Task: Every line below between the one holding "[synth_lines]" and the one holding "[layout_path]", inclusive, should be copied exactly, and no other line.

Input data:
**config.mk**
```make
export PLATFORM = sky130hd
export DESIGN_NAME = seven_seg_display_driver
export DESIGN_NICKNAME = d
export VERILOG_FILES = /design/src/rtl/seven_seg_display_driver.sv
export SDC_FILE = /design/constraint.sdc
export NUM_CORES = 1
export LEC_CHECK = 0
export ABC_AREA = 0
export CAP_MARGIN = 30
export CORE_MARGIN = 4
export CORE_UTILIZATION = 60
export CTS_CLUSTER_DIAMETER = 30
export DETAILED_ROUTE_END_ITERATION = 8
export GPL_TIMING_DRIVEN = 0
export PLACE_DENSITY = 0.83
export SYNTH_ARGS = -nofsm -noshare
export SYNTH_HDL_FRONTEND = slang
export SYNTH_SLANG_ARGS = --single-unit
```
**constraint.sdc**
```tcl
create_clock -name clk -period 5.2 [get_ports clk]
set_input_delay 0.52 -clock clk [delete_from_list [all_inputs] [get_ports clk]]
set_output_delay 0.52 -clock clk [all_outputs]
set_load 0.005 [all_outputs]
```
--- src/rtl/timer_periph.sv ---
// timer_periph: 32-bit prescaled timer/counter with compare-match level interrupt.
// Rev 1.0 - COUNT and CTRL/STATUS exposed as one 64-bit bus to the I/O read mux.
`timescale 1ns/1ps
`default_nettype none

module timer_periph #(
   parameter int T    = 32,
   parameter int PS_W = 8
) (
   input  logic             clk,
   input  logic             reset,
   input  logic             wr_en,
   input  logic [1:0]       wr_addr,
   input  logic [T-1:0]     wr_data,
   output logic [2*T-1:0]   dataout_bus,
   output logic             irq
);

   localparam logic [1:0] ADDR_COUNT   = 2'd0;
   localparam logic [1:0] ADDR_CTRL    = 2'd1;
   localparam logic [1:0] ADDR_COMPARE = 2'd2;

   logic [T-1:0]    count;
   logic [T-1:0]    compare;
   logic [PS_W-1:0] prescale;
   logic [PS_W-1:0] pre_cnt;
   logic            en;
   logic            auto_clr;
   logic            irq_en;
   logic            match;

   logic            wr_count;
   logic            wr_ctrl;
   logic            wr_compare;
   logic            tick;
   logic            hit;
   logic [T-1:0]    ctrl_status;

   assign wr_count   = wr_en && (wr_addr == ADDR_COUNT);
   assign wr_ctrl    = wr_en && (wr_addr == ADDR_CTRL);
   assign wr_compare = wr_en && (wr_addr == ADDR_COMPARE);

   assign tick = en && (pre_cnt == prescale);
   // Compare uses pre-edge count and compare, even if either is being written now.
   assign hit  = tick && (count == compare);

   always_ff @(posedge clk or posedge reset) begin
      if (reset) begin
         pre_cnt <= '0;
      end else if (wr_ctrl || !en || tick) begin
         pre_cnt <= '0;
      end else begin
         pre_cnt <= pre_cnt + 1'b1;
      end
   end

   always_ff @(posedge clk or posedge reset) begin
      if (reset) begin
         count <= '0;
      end else if (wr_count) begin
         count <= wr_data;
      end else if (tick) begin
         count <= (hit && auto_clr) ? '0 : count + 1'b1;
      end
   end

   always_ff @(posedge clk or posedge reset) begin
      if (reset) begin
         compare <= '1;
      end else if (wr_compare) begin
         compare <= wr_data;
      end
   end

   always_ff @(posedge clk or posedge reset) begin
      if (reset) begin
         en       <= 1'b0;
         auto_clr <= 1'b0;
         irq_en   <= 1'b0;
         prescale <= '0;
      end else if (wr_ctrl) begin
         en       <= wr_data[0];
         auto_clr <= wr_data[1];
         irq_en   <= wr_data[2];
         prescale <= wr_data[8+PS_W-1:8];
      end
   end

   // A match set by a tick wins over a simultaneous write-1-to-clear.
   always_ff @(posedge clk or posedge reset) begin
      if (reset) begin
         match <= 1'b0;
      end else if (hit) begin
         match <= 1'b1;
      end else if (wr_ctrl && wr_data[3]) begin
         match <= 1'b0;
      end
   end

   always_comb begin
      ctrl_status              = '0;
      ctrl_status[0]           = en;
      ctrl_status[1]           = auto_clr;
      ctrl_status[2]           = irq_en;
      ctrl_status[3]           = match;
      ctrl_status[8+PS_W-1:8]  = prescale;
   end

   assign dataout_bus = {ctrl_status, count};
   assign irq         = match & irq_en;

endmodule

`default_nettype wire
===== src/rtl/umul_pkg.sv =====
// ============================================================================
// Module   : umul_pkg
// Brief    : Shared state encoding and stream-length helper for the uMUL_bi
//            job sequencer.
// Revision : 1.0 - initial release
// ============================================================================
`default_nettype none

package umul_pkg;

   typedef enum logic [1:0] {
      S_IDLE = 2'd0,
      S_LOAD = 2'd1,
      S_RUN  = 2'd2,
      S_DONE = 2'd3
   } state_t;

   function automatic int unsigned streamLen(input int unsigned bw);
      return 32'd1 << bw;
   endfunction

endpackage

`default_nettype wire


===== src/rtl/umul_ones_acc.sv =====
// ============================================================================
// Module   : umul_ones_acc
// Brief    : Clearable, enabled counter of 1s seen on a unary product stream.
// Revision : 1.0 - initial release
// ============================================================================
`default_nettype none

module umul_ones_acc #(
   parameter int WIDTH = 9
) (
   input  logic             iClk,
   input  logic             iRstN,
   input  logic             iClr,
   input  logic             iEn,
   input  logic             iBit,
   output logic [WIDTH-1:0] oCount
);

   logic [WIDTH-1:0] rCount;

   always_ff @(posedge iClk or negedge iRstN) begin
      if (!iRstN) begin
         rCount <= '0;
      end else if (iClr) begin
         rCount <= '0;
      end else if (iEn) begin
         rCount <= rCount + {{(WIDTH-1){1'b0}}, iBit};
      end
   end

   assign oCount = rCount;

endmodule

`default_nettype wire


===== src/rtl/umul_bi_seq_ctrl.sv =====
// ============================================================================
// Module   : umul_bi_seq_ctrl
// Brief    : Job sequencer for one bipolar unary multiplier: load B, clear the
//            RNGs, stream A as a thermometer code, count product-stream 1s.
// Revision : 1.0 - initial release
// ============================================================================
`default_nettype none

module umul_bi_seq_ctrl
   import umul_pkg::*;
#(
   parameter int BITWIDTH = 8
) (
   input  logic                iClk,
   input  logic                iRstN,
   input  logic                iValid,
   output logic                oReady,
   input  logic [BITWIDTH-1:0] iA,
   input  logic [BITWIDTH-1:0] iB,
   output logic                oValid,
   input  logic                iReady,
   output logic [BITWIDTH:0]   oResult,
   output logic                oMulA,
   output logic [BITWIDTH-1:0] oMulB,
   output logic                oMulLoadB,
   output logic                oMulClr,
   input  logic                iMulOut
);

   localparam int unsigned          STREAM_LEN = streamLen(BITWIDTH);
   localparam logic [BITWIDTH-1:0]  LAST_CNT   = BITWIDTH'(STREAM_LEN - 1);

   state_t              rState;
   state_t              wNextState;
   logic [BITWIDTH-1:0] rABuf;
   logic [BITWIDTH-1:0] rMulB;
   logic [BITWIDTH-1:0] rCnt;
   logic [BITWIDTH:0]   wAcc;
   logic                wAccept;
   logic                wAccClr;
   logic                wAccEn;

   always_ff @(posedge iClk or negedge iRstN) begin
      if (!iRstN) begin
         rState <= S_IDLE;
      end else begin
         rState <= wNextState;
      end
   end

   always_comb begin
      wNextState = rState;
      oReady     = 1'b0;
      oValid     = 1'b0;
      oMulLoadB  = 1'b0;
      oMulClr    = 1'b0;
      wAccClr    = 1'b0;
      wAccEn     = 1'b0;
      wAccept    = 1'b0;
      case (rState)
         S_IDLE: begin
            oReady  = 1'b1;
            wAccept = iValid;
            if (iValid) begin
               wNextState = S_LOAD;
            end
         end
         S_LOAD: begin
            oMulLoadB  = 1'b1;
            oMulClr    = 1'b1;
            wAccClr    = 1'b1;
            wNextState = S_RUN;
         end
         S_RUN: begin
            wAccEn = 1'b1;
            if (rCnt == LAST_CNT) begin
               wNextState = S_DONE;
            end
         end
         S_DONE: begin
            oValid = 1'b1;
            if (iReady) begin
               wNextState = S_IDLE;
            end
         end
         default: wNextState = S_IDLE;
      endcase
   end

   // Operands are captured only on an accepted handshake; cnt restarts in LOAD.
   always_ff @(posedge iClk or negedge iRstN) begin
      if (!iRstN) begin
         rABuf <= '0;
         rMulB <= '0;
         rCnt  <= '0;
      end else begin
         if (wAccept) begin
            rABuf <= iA;
            rMulB <= iB;
         end
         if (rState == S_LOAD) begin
            rCnt <= '0;
         end else if (rState == S_RUN) begin
            rCnt <= rCnt + 1'b1;
         end
      end
   end

   umul_ones_acc #(
      .WIDTH (BITWIDTH + 1)
   ) uOnesAcc (
      .iClk   (iClk),
      .iRstN  (iRstN),
      .iClr   (wAccClr),
      .iEn    (wAccEn),
      .iBit   (iMulOut),
      .oCount (wAcc)
   );

   // Thermometer stream: A_buf ones followed by zeros, only while running.
   assign oMulA   = (rState == S_RUN) && (rABuf > rCnt);
   assign oMulB   = rMulB;
   assign oResult = oValid ? wAcc : '0;

endmodule

`default_nettype wire

===== config.mk =====
export PLATFORM = sky130hd
export DESIGN_NAME = umul_bi_seq_ctrl
export DESIGN_NICKNAME = d
export VERILOG_FILES = /design/src/rtl/umul_pkg.sv /design/src/rtl/umul_ones_acc.sv /design/src/rtl/umul_bi_seq_ctrl.sv
export SDC_FILE = /design/constraint.sdc
export NUM_CORES = 1
export LEC_CHECK = 0
export CORE_MARGIN = 1.5
export CORE_UTILIZATION = 52
export CTS_BUF_LIST = sky130_fd_sc_hd__clkbuf_2
export DETAILED_ROUTE_END_ITERATION = 8
export HOLD_SLACK_MARGIN = 0.06
export PLACE_DENSITY = 0.87
export SLEW_MARGIN = 20
export SYNTH_ARGS = -nofsm -noshare
export SYNTH_HDL_FRONTEND = slang
export SYNTH_HIERARCHICAL = 1
export SYNTH_SLANG_ARGS = --single-unit

===== constraint.sdc =====
create_clock -name iClk -period 2 [get_ports iClk]
set_input_delay 0.4 -clock iClk [delete_from_list [all_inputs] [get_ports iClk]]
set_output_delay 0.4 -clock iClk [all_outputs]
set_load 0.01 [all_outputs]

; Yosys cells after proc, flatten, opt, wreduce, memory -nomap -nowiden
; Cells that the tools add are included.
[totals]
ff_bits = 35
wordCells = 34
output_inout_bits = 22
inputBits = 21
[classes]
n_lt_le_gt_ge = 1
eq_ne = 7
reduce_logical = 5
n_addsub = 2
muxes = 14
[ops]
columns = operator, count
row1 = 9-bit 2-to-1 mux, 3
row2 = 8-bit 2-to-1 mux, 2
row3 = 9-bit by 1-bit adder with 9-bit output, 1
row4 = 8-bit by 1-bit adder with 8-bit output (second input constant), 1
row5 = 8-bit equality test (second input constant), 1
row6 = 8-bit greater-than comparator, 1
row7 = 2-bit one-hot mux with 4 select lines, 1
row8 = 2-bit 2-to-1 mux, 3
row9 = 2-bit != test (second input constant), 3
row10 = 1-bit 2-to-1 mux, 5
row11 = 2-bit equality test (second input constant), 2
row12 = 2-bit nonzero test, 2
row13 = 3-bit AND reduction, 1
row14 = 2-bit by 1-bit equality test with 1-bit output (second input constant), 1
row15 = 2-bit logical NOT, 1
row16 = 1-bit logical AND, 1

; Logic depth before layout (Yosys ltp)
; Gate-level depths: netlist (run 1).
[logic_depth]
word_depth = 4
ltp_mapped = 6
mapped_depth_nobuf = 6

; Modules after synthesis
; Netlist (run 1), hierarchy kept.
[by_module_without_submodules]
columns = mod, seq_area_each_um2, cells_per_inst, n_inst, area_each_um2
row1 = umul_bi_seq_ctrl, 650.6, 122, 1, 1385.1
row2 = umul_ones_acc, 225.2, 44, 1, 473.0

; Worst setup path before layout (run 1)
; OpenSTA, ideal clock, no wires.
[synth_path]
path_type = register -> register
startpoint = register rState[1]
endpoint = register uOnesAcc.rCount[7], in the netlist uOnesAcc/oCount[7]
slack_ns = 0.127
required_ns = 1.923
setup_ns = 0.077
stages_incl_launch_ff = 7
arrival_time_ns = 1.795
period_less_slack_ns = 1.873
n_path_buf = 1
cell_sequence = dfrtp_1 -> inv_1 -> ha_1 -> buf_6 -> o2111ai_4 -> or4_1 -> a21oi_1
[synth_between]
elab_chain_len = 3
word_cells_on_any_way = 6
cone_classes = 2 x eq/ne / 3 x mux / 1 x reduce/logical
[synth_lines]
columns = element, line_no
row1 = from (decl), umul_bi_seq_ctrl.sv:33  ; state_t rState;
row2 = from (signal assigned), umul_bi_seq_ctrl.sv:47  ; rState <= wNextState;
row3 = 2-bit by 1-bit equality test with 1-bit output *, --
row4 = 1-bit 2-to-1 mux *, --
row5 = net oMulClr, umul_bi_seq_ctrl.sv:26  ; output logic oMulClr,
row6 = 9-bit 2-to-1 mux or 2-bit nonzero test (tied branches), --
row7 = to (signal assigned), umul_ones_acc.sv:27  ; rCount <= rCount + {{(WIDTH-1){1'b0}}, iBit};
row8 = to (decl), umul_ones_acc.sv:19  ; logic [WIDTH-1:0] rCount;
; The timed path passes the listed nets; every way through them passes the cells marked *.
; A chain may end at the register's enable or synchronous reset.

; Worst setup path after layout (run 1)
[layout_path]
startpoint = register rCnt[1]
endpoint = output port oMulA
[layout_between]
elab_chain_len = 2
[layout_lines]
columns = element, line_no
row1 = from (decl), umul_bi_seq_ctrl.sv:37  ; logic [BITWIDTH-1:0] rCnt;
row2 = from (signal assigned), umul_bi_seq_ctrl.sv:104  ; rCnt <= rCnt + 1'b1;
row3 = 8-bit greater-than comparator, umul_bi_seq_ctrl.sv:121  ; assign oMulA = (rState == S_RUN) && (rABuf > rCnt);
row4 = 1-bit logical AND, umul_bi_seq_ctrl.sv:121
row5 = to (decl), umul_bi_seq_ctrl.sv:23  ; output logic oMulA,
; No other way between the ends.

==> results of run 1 <==
[power groups by stage]
stage          logic [mW]  registers [mW]  clock network, mW
6_report             2.01            1.16              0.449
5_1_grt              2.19            1.19              0.491
4_1_cts              1.94            1.15              0.454
3_5_place_dp         1.83            1.15                  0
3_3_place_gp         1.71            1.12                  0
2_1_floorplan        1.04            1.16                  0
[cell type report]
type	count	area (um^2)	area share [%]
Clock inverter	1	30.0	1.16
Timing Repair Buffer	64	568	22.0
Sequential cell	35	878	34.1
Multi-Input combinational cell	113	966	37.5
Tap cell	46	57.6	2.23
Inverter	13	48.8	1.89
Clock buffer	6	30.0	1.16
[worst paths after layout]
| check | slack (ns) | cells after the start | to | startpoint |
|---|---|---|---|---|
| max reg2reg | 0.01 | 6 | rState[1]$_DFFE_PN0P_ | rCnt[1]$_DFFE_PN0P_ |
| min in group iClk | 0.53 | 1 | oMulB[0]$_DFFE_PN0P_ | oMulB[0]$_DFFE_PN0P_ |
| min | 0.39 | 2 | rCnt[7]$_DFFE_PN0P_ | iRstN |
| max | -0.19 | 7 | oMulA | rCnt[1]$_DFFE_PN0P_ |
| min reg2reg | 0.53 | 1 | oMulB[0]$_DFFE_PN0P_ | oMulB[0]$_DFFE_PN0P_ |
| max in group asynchronous | 1.27 | 2 | rState[1]$_DFFE_PN0P_ | iRstN |
[routing by layer]
metal / vias up / wire [um] / part of all wire, % / track usage (%)
met1: 733 / 1710 / 38 / 26.5
met2: 58 / 2400 / 53 / 43.0
met5: - / 0 / 0 / 0
met4: 0 / 179 / 4.0 / 13.6
li1: 721 / - / - / -
met3: 19 / 231 / 5.1 / 8.11
[worst max-delay path: cells and delay by family, from the launching register on]
kind | cells | cell delay, ns
fa+ha+maj | 1 | 0.26
flops | 1 | 0.40
buf+inv | 2 | 0.21
compound gates | 3 | 0.38
simple gates | 1 | 0.12
[layout by cell type (no fill, tap or decap), types with 2 or more instances in the layout]
| cell type | instances |
|---|---|
| dlygate4sd2_1 | 13 |
| inv_2 | 3 |
| clkbuf_2 | 6 |
| or4_1 | 3 |
| xnor2_1 | 3 |
| nand2_1 | 5 |
| a21oi_1 | 11 |
| o22ai_1 | 2 |
| o31ai_1 | 3 |
| ha_1 | 11 |
| dfrtp_1 | 33 |
| a21o_1 | 2 |
| mux2i_1 | 3 |
| xor2_1 | 3 |
| nand3_1 | 4 |
| clkdlybuf4s50_1 | 28 |
| o21ai_0 | 4 |
| nand4_1 | 5 |
| and2_1 | 9 |
| mux2_2 | 16 |
| dfrtp_2 | 2 |
| nor2_1 | 8 |
| ha_4 | 4 |
| inv_1 | 10 |
| buf_4 | 21 |
[Yosys cell counts, types with 3 or more instances]
cell     count  area (um^2)
xor2_1       3         26.3
ha_1        15          188
and2_1       9         56.3
nand2_1      5         18.8
or4_1        4         30.0
a21oi_1     11         55.1
mux2_2      16          180
o21ai_0      4         20.0
o31ai_1      3         22.5
nor2_1       8         30.0
dfrtp_1     35          876
nand4_1      5         31.3
mux2i_1      3         30.0
nand3_1      5         25.0
xnor2_1      3         26.3
inv_1       13         48.8
[cells by family (layout without fill, tap and decap cells)]
family,Yosys count,count (layout),share of synthesized area [%]
and+or+nand+nor,44,44,13.1
DFF,35,35,47.1
AOI/OAI and AO/OA,28,28,10.3
muxes,20,20,12.1
buffers and inverters,18,84,4.44
adders and majority gates,15,15,10.1
xor gates and xnor gates,6,6,2.83
[repair_timing]
item                       4_1_cts  5_1_grt
resized for setup               28        5
pin swaps                        3        1
setup endpoints to repair       14        3
setup buffers                    4        0
[sequential cells by signal, indices dropped and copies added (netlist names)]
name / count
uOnesAcc/oCount: 9
oMulB: 8
rABuf: 8
rCnt: 8
rState: 2
==> results.md, run 1 <==
* Syn. warnings at 6
* Crit path launch type: flip-flop
* RSZ-0062 raised after global routing: true
* Util after Layout at 76.1%
* Max-cap viol count at 0
* Async set-or-reset flop fraction in the synthesized netlist at 100%
* Worst Setup End Kind: output port
* TritonCTS Sinks at 35
* Post-synth net total at 202
* Synth unique cells at 35
* Post-route setup TNS at -0.188 ns
* Die X at 62.8 um
* P&R area growth vs syn at 38.8%
* Post-Syn Area per Cell at 11.2 um^2
* Clock share of power at 12.4%
* Final min period at 2.19 ns
* Core area at 3390 um^2
* Dpl cell area at 2440 um^2
* Final Hold Viols at 0
* Worst setup margin at -0.188 ns
* Worst EP arrival at 1.79 ns
* Root buffer cell: clkbuf_2
* DR vias at 1531
* Leakage at 1.18 nW
* GRT Overall Usage at 24.7%
* Share of layout cells above drive strength 1 at 25.9%
* Fillers at 237
* Placer Congestion at 0.821
* Ys flop type: dfrtp_1
* Non-Filler Instances at 278
* Syn Std Cell Area at 1860 um^2
* Sequential fraction of the synthesis area at 47.1%
* Slowest cell on the critical path: dfrtp_1
* Ports at 43
* Post-route ant nets at 0
* Failing checks: negative setup slack
* Number of global-route vias before repair at 1606
* Design Area, Final at 2580 um^2
* Fin Hold WS at 0.390 ns
* DIE AREA at 3940 um^2
* Residual DRC at 0
* Mapped Cells at 166
* Port bufs at 42
* Largest net degree at the start of global routing at 36
* Combinational Power Share at 55.5%
* Final wirelength at 4.53 mm
* Setup WS pre-CTS at -0.160 ns
* Worst slew margin at 70.0%
* Outcome: complete, but fails checks
* Tcrit/Tclk final at 109%
* Initial antenna violation count at 0
* Routed len/inst at 16.3 um
* Die Y at 62.8 um
* Hold WC Path Type: input port to async pin
* Crit-path cells: inv_2 -> ha_4 -> nor2b_4 -> o211ai_1 -> a21o_1 -> a31oi_1 -> buf_2
* CTS tree: yes
* Clk slew on worst S/H paths at 0.18 ns
* Htree depth at 2
* Worst clock skew at 0.0216 ns
* Yosys reg bits at 35
* Flop pwr share at 32.1%
* Worst slew pin tran at 0.449 ns
* Critical Path RT at 1.60 ns
* Iteration-0 DRC Markers at 105
* DR vias/cell at 5.51
* Pins Over Slew Limit at 0
* # diodes at 0
* Total design power at 3.62 mW
* Crit path kind: flip-flop to output port
* Congestion Overflow GR at 0
* Switching power at 1.37 mW
* Worst VDD drop at 892 uV
* Worst path max stage delay at 0.40 ns
* PwrDens at 1400 nW/um^2
* Peak Freq at 457 MHz
* Total CTS buffers at 5
* CP max FO at 2
* Initial Util at 54.8%
* Worst-Skew Late Latency at 0.41 ns
* Drt first pass iters at 4
* Final nets at 268
* Clk buf depth at 2
* Count of final setup violators at 1
* First-pass GRT wire length at 7.34 mm
* DP HPWL at 3.22 mm
* Hold Buf Count CTS at 0
* Cells after DPL at 267
* Cell row count at 21
* Internal power at 2.25 mW
* Number of flops mapped to enable cells by yosys at 0
* Switching Share at 37.8%
Note: power is estimated with default switching activity, not from simulation.
==> run 2, diff against run 1 <==
CAP_MARGIN = 30   (was unset)
SKIP_LAST_GASP = 1   (was unset)
==> results.md, run 2 (synthesis results as in run 1) <==
* Placer Congestion at 0.821 (unchanged)
* CP max FO at 2 (unchanged)
* Final Hold Viols at 0 (unchanged)
* DR vias at 1550 (+1.2%)
* Drt first pass iters at 4 (unchanged)
* Worst-Skew Late Latency at 0.41 ns (about the same)
* Clock share of power at 12.4% (about the same)
* PwrDens at 1390 nW/um^2 (-1.1%)
* First-pass GRT wire length at 7.36 mm (+0.19%)
* Congestion Overflow GR at 0 (unchanged)
* Design Area, Final at 2620 um^2 (+1.6%)
* Share of layout cells above drive strength 1 at 27.1% (+1.3 points)
* Pins Over Slew Limit at 0 (unchanged)
* Worst slew margin at 69.9% (-0.18 points)
* DP HPWL at 3.22 mm (unchanged)
* Final nets at 272 (+1.5%)
* Port bufs at 42 (unchanged)
* Total CTS buffers at 5 (unchanged)
* Switching Share at 37.7% (-0.070 points)
* # diodes at 0 (unchanged)
* Initial Util at 54.8% (unchanged)
* CTS tree: yes
* Combinational Power Share at 55.7% (+0.2 points)
* Fillers at 225 (-5.1%)
* Flop pwr share at 31.8% (-0.3 points)
* Crit path launch type: flip-flop
* Max-cap viol count at 0 (unchanged)
* Register Area at 878 um^2 (unchanged)
* Cell row count at 21 (unchanged)
* Total design power at 3.63 mW (+0.47%)
* Ports at 43 (unchanged)
* DIE AREA at 3940 um^2 (unchanged)
* Switching power at 1.37 mW (+0.28%)
* Htree depth at 2 (unchanged)
* Reg2reg path depth at 6 (unchanged)
* Most frequent cells in the layout: 37 x clkdlybuf4s50_1, 33 x dfrtp_1, 25 x buf_4, 16 x mux2_2, 11 x a21oi_1
* Util after Layout at 77.3% (+1.2 points)
* P&R area growth vs syn at 40.9%
* Clk buf depth at 2 (unchanged)
* Worst clock skew at 0.0267 ns (+0.00509 ns)
* Residual DRC at 0 (unchanged)
* Largest register FFs at 9 (unchanged)
* Largest net degree at the start of global routing at 36 (unchanged)
* Count of final setup violators at 10 (+9)
* Root buffer cell: clkbuf_2
* Area of the multi-input gates at 961 um^2 (-0.52%)
* Fin Hold WS at 0.383 ns (-0.00701 ns)
* Initial antenna violation count at 0 (unchanged)
* Internal power at 2.26 mW (+0.59%)
* Iteration-0 DRC Markers at 102 (-2.9%)
* Core area at 3390 um^2 (unchanged)
* Number of global-route vias before repair at 1610 (+0.25%)
* DR vias/cell at 5.50 (-0.20%)
* Tcrit/Tclk final at 111% (+2.0 points)
* TritonCTS Sinks at 35 (unchanged)
* Leakage at 1.16 nW (-1.8%)
* GRT Overall Usage at 24.8% (+0.039 points)
* Critical Path RT at 1.60 ns (about the same)
* R2R Path End: rState[1]$_DFFE_PN0P_
* Routed len/inst at 16.4 um (+0.65%)
* Final min period at 2.23 ns (+0.0399 ns)
* Setup WS pre-CTS at -0.160 ns (unchanged)
* Final wirelength at 4.62 mm (+2.1%)
* Peak Freq at 449 MHz (-1.8%)
* Hold WC Path Type: input port to async pin
* Dpl cell area at 2440 um^2 (unchanged)
* R2R setup slack at 0.01 ns (about the same)
* Worst setup margin at -0.228 ns (-0.0399 ns)
* Outcome: complete, but fails checks
* Worst EP arrival at 1.83 ns (+0.04 ns)
* Post-route ant nets at 0 (unchanged)
* Worst VDD drop at 887 uV (-0.59%)
* Commonest non-fill, non-tap cell in the layout: clkdlybuf4s50_1
* Failing checks: negative setup slack
* Die X at 62.8 um (unchanged)
* Die Y at 62.8 um (unchanged)
* Worst slew pin tran at 0.452 ns (+0.00271 ns)
* Crit path kind: flip-flop to output port
* Clk slew on worst S/H paths at 0.19 ns (about the same)
* Worst Setup End Kind: output port
* Crit Reg-Reg Startpoint: rCnt[1]$_DFFE_PN0P_
* RSZ-0062 raised after global routing: true
run 2: timing repair:
item | CTS | global route
gates resized for setup | 18 | 6
cloned | 0 | 0
hold buffers | 0 | 0
buffers inserted | 4 | 4
pin swaps | 3 | 4
endpoints found under the setup margin | 14 | 13
run 2: metrics by stage:
stage / std cells / setup TNS (ns)
6_report: 282 / -1.17
5_1_grt: 282 / -2.27
4_1_cts: 278 / -1.39
3_5_place_dp: 267 / -0.284
3_3_place_gp: 267 / -0.158
2_1_floorplan: 166 / 0
run 2: final cells by class:
cell class / count / share of cell area (%)
well taps: 46 / 2.20
clock inverters: 1 / 1.15
clock buffers: 6 / 1.15
multi-input cells: 113 / 36.7
repair buffers: 68 / 23.4
inverters: 13 / 1.86
flip-flops and latches: 35 / 33.5
run 2: worst max path at each step:
stage | from | endpoint | slack [ns] | depth (start not counted)
floorplan | rState[1]$_DFFE_PN0P_ | uOnesAcc/oCount[7]$_DFFE_PN0P_ | 0.13 | 6
global placement | rCnt[1]$_DFFE_PN0P_ | oMulA | -0.10 | 7
detailed placement | rABuf[1]$_DFFE_PN0P_ | oMulA | -0.16 | 6
CTS | rCnt[1]$_DFFE_PN0P_ | oMulA | -0.18 | 7
global route | rCnt[1]$_DFFE_PN0P_ | oMulA | -0.29 | 7
finish | rCnt[1]$_DFFE_PN0P_ | oMulA | -0.23 | 7
run 2: metal layers:
metal  vias to the layer above  track usage (%)  share of wire (%)
met1                       750             26.6                 39
li1                        732                -                  -
met2                        51             43.0                 53
met3                        17             8.11                4.4
met5                         -                0                  0
met4                         0             13.6                3.6
run 2: critical path, cell delays in order (launching register included):
cell and delay [ns]:
dfrtp_1 0.40, inv_2 0.06, ha_4 0.26, nor2b_1 0.14, o211ai_1 0.10, a21o_1 0.17, a31oi_1 0.14, buf_2 0.15
run 2: power by group through the flow:
stage | sequential [mW] | clock [mW] | combinational [mW]
floorplan | 1.16 | 0 | 1.04
global placement | 1.12 | 0 | 1.71
detailed placement | 1.15 | 0 | 1.83
CTS | 1.15 | 0.454 | 1.95
global route | 1.18 | 0.491 | 2.20
finish | 1.16 | 0.452 | 2.03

Exercise solution:
[synth_lines]
columns = element, line_no
row1 = from (decl), umul_bi_seq_ctrl.sv:33  ; state_t rState;
row2 = from (signal assigned), umul_bi_seq_ctrl.sv:47  ; rState <= wNextState;
row3 = 2-bit by 1-bit equality test with 1-bit output *, --
row4 = 1-bit 2-to-1 mux *, --
row5 = net oMulClr, umul_bi_seq_ctrl.sv:26  ; output logic oMulClr,
row6 = 9-bit 2-to-1 mux or 2-bit nonzero test (tied branches), --
row7 = to (signal assigned), umul_ones_acc.sv:27  ; rCount <= rCount + {{(WIDTH-1){1'b0}}, iBit};
row8 = to (decl), umul_ones_acc.sv:19  ; logic [WIDTH-1:0] rCount;
; The timed path passes the listed nets; every way through them passes the cells marked *.
; A chain may end at the register's enable or synchronous reset.

; Worst setup path after layout (run 1)
[layout_path]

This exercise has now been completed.